=== Data shown ===
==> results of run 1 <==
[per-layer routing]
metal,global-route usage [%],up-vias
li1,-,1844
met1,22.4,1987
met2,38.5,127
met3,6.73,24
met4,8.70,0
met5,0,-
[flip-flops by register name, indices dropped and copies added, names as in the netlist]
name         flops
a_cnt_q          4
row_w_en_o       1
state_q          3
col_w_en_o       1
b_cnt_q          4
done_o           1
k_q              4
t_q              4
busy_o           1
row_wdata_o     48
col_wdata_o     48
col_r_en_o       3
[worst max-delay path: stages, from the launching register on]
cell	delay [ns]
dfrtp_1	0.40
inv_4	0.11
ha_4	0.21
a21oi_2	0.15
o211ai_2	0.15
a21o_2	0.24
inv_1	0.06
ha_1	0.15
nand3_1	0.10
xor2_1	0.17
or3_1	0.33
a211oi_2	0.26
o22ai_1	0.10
--- src/rtl/seq_det_pkg.sv ---
// Shared types and helpers for the parametrised serial pattern detector.
package seq_det_pkg;

    typedef enum logic [0:0] {
        HUNT  = 1'b0,
        MATCH = 1'b1
    } state_t;

    // A zero length means "single bit"; anything past the shift depth is capped at it.
    function automatic int unsigned clamp_len(input int unsigned len_raw,
                                              input int unsigned max_len);
        if (len_raw == 0)
            return 1;
        else if (len_raw > max_len)
            return max_len;
        else
            return len_raw;
    endfunction

endpackage

--- src/rtl/seq_detector_param.sv ---
// Serial pattern detector with runtime-loadable pattern/length, selectable overlap,
// a one-cycle Moore match pulse and a saturating match counter.
module seq_detector_param
    import seq_det_pkg::*;
#(
    parameter int               PAT_W   = 4,
    parameter int               CNT_W   = 8,
    parameter logic [PAT_W-1:0] RST_PAT = 4'hB,
    localparam int              LEN_W   = $clog2(PAT_W + 1)
) (
    input  logic             clk,
    input  logic             rst_n,
    input  logic             in_valid,
    input  logic             x,
    input  logic             pat_load,
    input  logic [PAT_W-1:0] pat_in,
    input  logic [LEN_W-1:0] len_in,
    input  logic             overlap_en,
    input  logic             cnt_clr,
    output logic             match,
    output logic [CNT_W-1:0] match_cnt,
    output logic             cnt_sat,
    output logic             armed
);

    // The oldest history bit would only ever be shifted out, so only PAT_W-1 are kept.
    logic [PAT_W-2:0] hist_q, hist_d;
    logic [PAT_W-1:0] pat_q, pat_d;
    logic [LEN_W-1:0] len_q, len_d;
    logic [LEN_W-1:0] fill_q, fill_d;
    state_t           state_q, state_d;
    logic [CNT_W-1:0] cnt_q, cnt_d;
    logic             sat_q, sat_d;
    logic             armed_q, armed_d;

    logic             accept;
    logic             hit;
    logic [PAT_W-1:0] shifted;
    logic [PAT_W-1:0] len_mask;
    logic [LEN_W:0]   fill_inc;

    always_comb begin
        accept   = in_valid & ~pat_load;
        shifted  = {hist_q, x};
        fill_inc = {1'b0, fill_q} + (LEN_W + 1)'(1);
        for (int i = 0; i < PAT_W; i++) begin
            len_mask[i] = (i < int'(len_q));
        end
        hit = accept && (fill_inc >= {1'b0, len_q}) &&
              ((shifted & len_mask) == (pat_q & len_mask));
    end

    always_comb begin
        pat_d   = pat_q;
        len_d   = len_q;
        hist_d  = hist_q;
        fill_d  = fill_q;
        state_d = hit ? MATCH : HUNT;

        if (pat_load) begin
            pat_d  = pat_in;
            len_d  = LEN_W'(clamp_len(32'(len_in), PAT_W));
            hist_d = '0;
            fill_d = '0;
        end else if (accept) begin
            hist_d = shifted[PAT_W-2:0];
            // Non-overlapping mode restarts the window so the next match needs len fresh bits.
            if (hit && !overlap_en)
                fill_d = '0;
            else if (fill_q < LEN_W'(PAT_W))
                fill_d = fill_inc[LEN_W-1:0];
        end

        armed_d = (fill_d >= len_d);
    end

    always_comb begin
        cnt_d = cnt_q;
        sat_d = sat_q;
        if (cnt_clr) begin
            cnt_d = '0;
            sat_d = 1'b0;
        end else begin
            if (hit && (cnt_q != '1))
                cnt_d = cnt_q + CNT_W'(1);
            sat_d = sat_q | (cnt_d == '1);
        end
    end

    always_ff @(posedge clk or negedge rst_n) begin
        if (!rst_n) begin
            pat_q   <= RST_PAT;
            len_q   <= LEN_W'(PAT_W);
            hist_q  <= '0;
            fill_q  <= '0;
            state_q <= HUNT;
            cnt_q   <= '0;
            sat_q   <= 1'b0;
            armed_q <= 1'b0;
        end else begin
            pat_q   <= pat_d;
            len_q   <= len_d;
            hist_q  <= hist_d;
            fill_q  <= fill_d;
            state_q <= state_d;
            cnt_q   <= cnt_d;
            sat_q   <= sat_d;
            armed_q <= armed_d;
        end
    end

    assign match     = (state_q == MATCH);
    assign match_cnt = cnt_q;
    assign cnt_sat   = sat_q;
    assign armed     = armed_q;

endmodule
===
» **Task to carry out**:
The full set of records above must be reproduced exactly in the reply.

» **Solution to this task**:
==> results of run 1 <==
[per-layer routing]
metal,global-route usage [%],up-vias
li1,-,1844
met1,22.4,1987
met2,38.5,127
met3,6.73,24
met4,8.70,0
met5,0,-
[flip-flops by register name, indices dropped and copies added, names as in the netlist]
name         flops
a_cnt_q          4
row_w_en_o       1
state_q          3
col_w_en_o       1
b_cnt_q          4
done_o           1
k_q              4
t_q              4
busy_o           1
row_wdata_o     48
col_wdata_o     48
col_r_en_o       3
[worst max-delay path: stages, from the launching register on]
cell	delay [ns]
dfrtp_1	0.40
inv_4	0.11
ha_4	0.21
a21oi_2	0.15
o211ai_2	0.15
a21o_2	0.24
inv_1	0.06
ha_1	0.15
nand3_1	0.10
xor2_1	0.17
or3_1	0.33
a211oi_2	0.26
o22ai_1	0.10
--- src/rtl/seq_det_pkg.sv ---
// Shared types and helpers for the parametrised serial pattern detector.
package seq_det_pkg;

    typedef enum logic [0:0] {
        HUNT  = 1'b0,
        MATCH = 1'b1
    } state_t;

    // A zero length means "single bit"; anything past the shift depth is capped at it.
    function automatic int unsigned clamp_len(input int unsigned len_raw,
                                              input int unsigned max_len);
        if (len_raw == 0)
            return 1;
        else if (len_raw > max_len)
            return max_len;
        else
            return len_raw;
    endfunction

endpackage

--- src/rtl/seq_detector_param.sv ---
// Serial pattern detector with runtime-loadable pattern/length, selectable overlap,
// a one-cycle Moore match pulse and a saturating match counter.
module seq_detector_param
    import seq_det_pkg::*;
#(
    parameter int               PAT_W   = 4,
    parameter int               CNT_W   = 8,
    parameter logic [PAT_W-1:0] RST_PAT = 4'hB,
    localparam int              LEN_W   = $clog2(PAT_W + 1)
) (
    input  logic             clk,
    input  logic             rst_n,
    input  logic             in_valid,
    input  logic             x,
    input  logic             pat_load,
    input  logic [PAT_W-1:0] pat_in,
    input  logic [LEN_W-1:0] len_in,
    input  logic             overlap_en,
    input  logic             cnt_clr,
    output logic             match,
    output logic [CNT_W-1:0] match_cnt,
    output logic             cnt_sat,
    output logic             armed
);

    // The oldest history bit would only ever be shifted out, so only PAT_W-1 are kept.
    logic [PAT_W-2:0] hist_q, hist_d;
    logic [PAT_W-1:0] pat_q, pat_d;
    logic [LEN_W-1:0] len_q, len_d;
    logic [LEN_W-1:0] fill_q, fill_d;
    state_t           state_q, state_d;
    logic [CNT_W-1:0] cnt_q, cnt_d;
    logic             sat_q, sat_d;
    logic             armed_q, armed_d;

    logic             accept;
    logic             hit;
    logic [PAT_W-1:0] shifted;
    logic [PAT_W-1:0] len_mask;
    logic [LEN_W:0]   fill_inc;

    always_comb begin
        accept   = in_valid & ~pat_load;
        shifted  = {hist_q, x};
        fill_inc = {1'b0, fill_q} + (LEN_W + 1)'(1);
        for (int i = 0; i < PAT_W; i++) begin
            len_mask[i] = (i < int'(len_q));
        end
        hit = accept && (fill_inc >= {1'b0, len_q}) &&
              ((shifted & len_mask) == (pat_q & len_mask));
    end

    always_comb begin
        pat_d   = pat_q;
        len_d   = len_q;
        hist_d  = hist_q;
        fill_d  = fill_q;
        state_d = hit ? MATCH : HUNT;

        if (pat_load) begin
            pat_d  = pat_in;
            len_d  = LEN_W'(clamp_len(32'(len_in), PAT_W));
            hist_d = '0;
            fill_d = '0;
        end else if (accept) begin
            hist_d = shifted[PAT_W-2:0];
            // Non-overlapping mode restarts the window so the next match needs len fresh bits.
            if (hit && !overlap_en)
                fill_d = '0;
            else if (fill_q < LEN_W'(PAT_W))
                fill_d = fill_inc[LEN_W-1:0];
        end

        armed_d = (fill_d >= len_d);
    end

    always_comb begin
        cnt_d = cnt_q;
        sat_d = sat_q;
        if (cnt_clr) begin
            cnt_d = '0;
            sat_d = 1'b0;
        end else begin
            if (hit && (cnt_q != '1))
                cnt_d = cnt_q + CNT_W'(1);
            sat_d = sat_q | (cnt_d == '1);
        end
    end

    always_ff @(posedge clk or negedge rst_n) begin
        if (!rst_n) begin
            pat_q   <= RST_PAT;
            len_q   <= LEN_W'(PAT_W);
            hist_q  <= '0;
            fill_q  <= '0;
            state_q <= HUNT;
            cnt_q   <= '0;
            sat_q   <= 1'b0;
            armed_q <= 1'b0;
        end else begin
            pat_q   <= pat_d;
            len_q   <= len_d;
            hist_q  <= hist_d;
            fill_q  <= fill_d;
            state_q <= state_d;
            cnt_q   <= cnt_d;
            sat_q   <= sat_d;
            armed_q <= armed_d;
        end
    end

    assign match     = (state_q == MATCH);
    assign match_cnt = cnt_q;
    assign cnt_sat   = sat_q;
    assign armed     = armed_q;

endmodule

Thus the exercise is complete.